Indie Firms Fall Way Behind In Recruiting; And It’s Not Just About ‘Deal Size’, Blame Private Equity
It would be easy to explain away the slow finish and slow start (2019/2020) in recruiting for independents and RIA’s by citing the explosion in deal size at the wires and firms like First Republic and Rockefeller. But that is only part of the story, and frankly those dynamics generally existed most of last year when large teams trended towards the independent channel and away from ‘full service’ platforms.
So what is really going on here? What is the backdrop giving larger teams pause as they execute their due diligence and plan a move that will set the tone for the next two decades of their career. Why has the ‘hit the bid’ movement towards RIA’s and independent firms slowed waaaay down?
Two words: Private Equity.
In conversations with several notable experts in the RIA space, the private equity creep, and lack of transparency about why, what, and who owns significant pieces of big box RIA’s – it’s clear a conversation needs to be had about the ‘teeth’ private equity has sunk into the RIA movement.
Here is a piece of a conversation we had yesterday about the potential problems that private equity poses in the RIA space:
“It’s unclear how Rockefeller, Steward, Snowden, HighTower and others are going to shake out with professional private equity involved and the cloak and dagger term sheets they will never show recruits or anyone else- that’s what threw HighTower sideways a couple years back – the Preferred A convertible terms of second round of PE that had claws-even the management team was unaware of – it’s a major problem for any Independent firms offering equity – that have professional investors watching the clock and collecting a big coupon. Whereas First Republic and others are throwing around huge amounts of cash- add the big four are all back in the game – and Wells Fargo’s open pocketbook, indies will have a tougher year. Did I mention that the top recruiting firms are getting paid huge retainers and some are being paid 10%. Recently was told RJ has a new deal for recruiters paying them up to 10%.”
“Game is on like never before- LPL- 100%+ cash totally forgivable and now you have the big 3- Fidelity , Schwab and Pershing – actually uttering the words Transition Assistance- code name for forgivable recruiting deals- where just last year it was ‘Working Capital’. It’s extended as a repayable loan, at a fraction of the size. Indies will be and are being hit the hardest and will be forced into ‘rollup’ mode to survive- print that- put it in an envelope and open in 12-18 months – it will be news by then- not a observation or prediction.”

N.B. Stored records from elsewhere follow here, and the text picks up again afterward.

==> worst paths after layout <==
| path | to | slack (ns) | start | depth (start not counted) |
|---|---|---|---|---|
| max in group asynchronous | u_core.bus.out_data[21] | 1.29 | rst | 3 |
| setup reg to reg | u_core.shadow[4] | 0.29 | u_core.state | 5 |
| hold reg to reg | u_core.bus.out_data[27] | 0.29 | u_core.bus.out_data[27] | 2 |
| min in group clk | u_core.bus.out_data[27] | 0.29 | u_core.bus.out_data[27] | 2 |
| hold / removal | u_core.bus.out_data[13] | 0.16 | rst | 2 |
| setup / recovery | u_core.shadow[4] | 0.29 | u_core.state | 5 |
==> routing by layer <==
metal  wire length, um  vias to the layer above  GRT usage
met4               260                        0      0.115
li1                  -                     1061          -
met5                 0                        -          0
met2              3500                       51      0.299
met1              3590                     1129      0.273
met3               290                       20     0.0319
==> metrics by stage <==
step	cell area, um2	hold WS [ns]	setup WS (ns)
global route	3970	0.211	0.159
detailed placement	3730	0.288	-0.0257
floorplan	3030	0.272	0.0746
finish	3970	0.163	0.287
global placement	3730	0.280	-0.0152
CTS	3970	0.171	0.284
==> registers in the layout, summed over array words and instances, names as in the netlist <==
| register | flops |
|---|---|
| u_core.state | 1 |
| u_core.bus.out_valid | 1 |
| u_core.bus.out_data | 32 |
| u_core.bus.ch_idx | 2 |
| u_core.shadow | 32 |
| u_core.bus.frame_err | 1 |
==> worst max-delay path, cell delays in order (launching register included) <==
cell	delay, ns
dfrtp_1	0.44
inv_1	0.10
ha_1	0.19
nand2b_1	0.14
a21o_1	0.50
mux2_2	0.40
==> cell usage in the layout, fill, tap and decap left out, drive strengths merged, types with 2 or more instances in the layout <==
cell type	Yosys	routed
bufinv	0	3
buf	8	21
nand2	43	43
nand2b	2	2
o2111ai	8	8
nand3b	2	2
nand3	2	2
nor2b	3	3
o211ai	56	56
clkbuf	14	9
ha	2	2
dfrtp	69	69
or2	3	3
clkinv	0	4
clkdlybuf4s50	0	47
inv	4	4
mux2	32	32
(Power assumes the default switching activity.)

The details there are striking, but most important is the claim of a lack of transparency with recruits. And there’s the rub; recruits don’t want to sign on to a black box having know idea what there equity could be worth or diluted to in a couple years.
Another conversation went even deeper about the role of private equity in the independent space:
”So what’s happening with the term sheets is PE firms put in good lever and bad lever covenants. They miss goals set (higher the goals the higher the valuation, lower equity % at first to PE firm). But by agreeing to “reach goals” to give out less equity, they inevitably miss those lofty goals and pay dearly, bad levers are triggered, more equity, greater PE equity ownership, more control, possible reset higher on convertible note, comp/bonus cuts, additional board seats etc. It’s like the +400% recruiting deals, most firms know on average, with backend hurdles, etc, that they will only pay out 225% over a period of years. That’s how they set it up, knowing most will never see the full amount, Wall Street trick that has been used for decades, perfected by the wires. That same concept is now being used in the indie space, except on the corporate level.”
Read these quotes and do your homework folks. There are no free rides in finance and wealth management. If you take the big check and move to Morgan Stanley, you are making a deal with all manner of compromises. If you make a deal with a big box RIA (Steward Partners, Snowden, Focus, Dynasty, HighTower via merger or acquisition) you are also making some sort of compromise.
The choice is yours, but understand that the ‘purity’ of the indie trade isn’t what it used to be.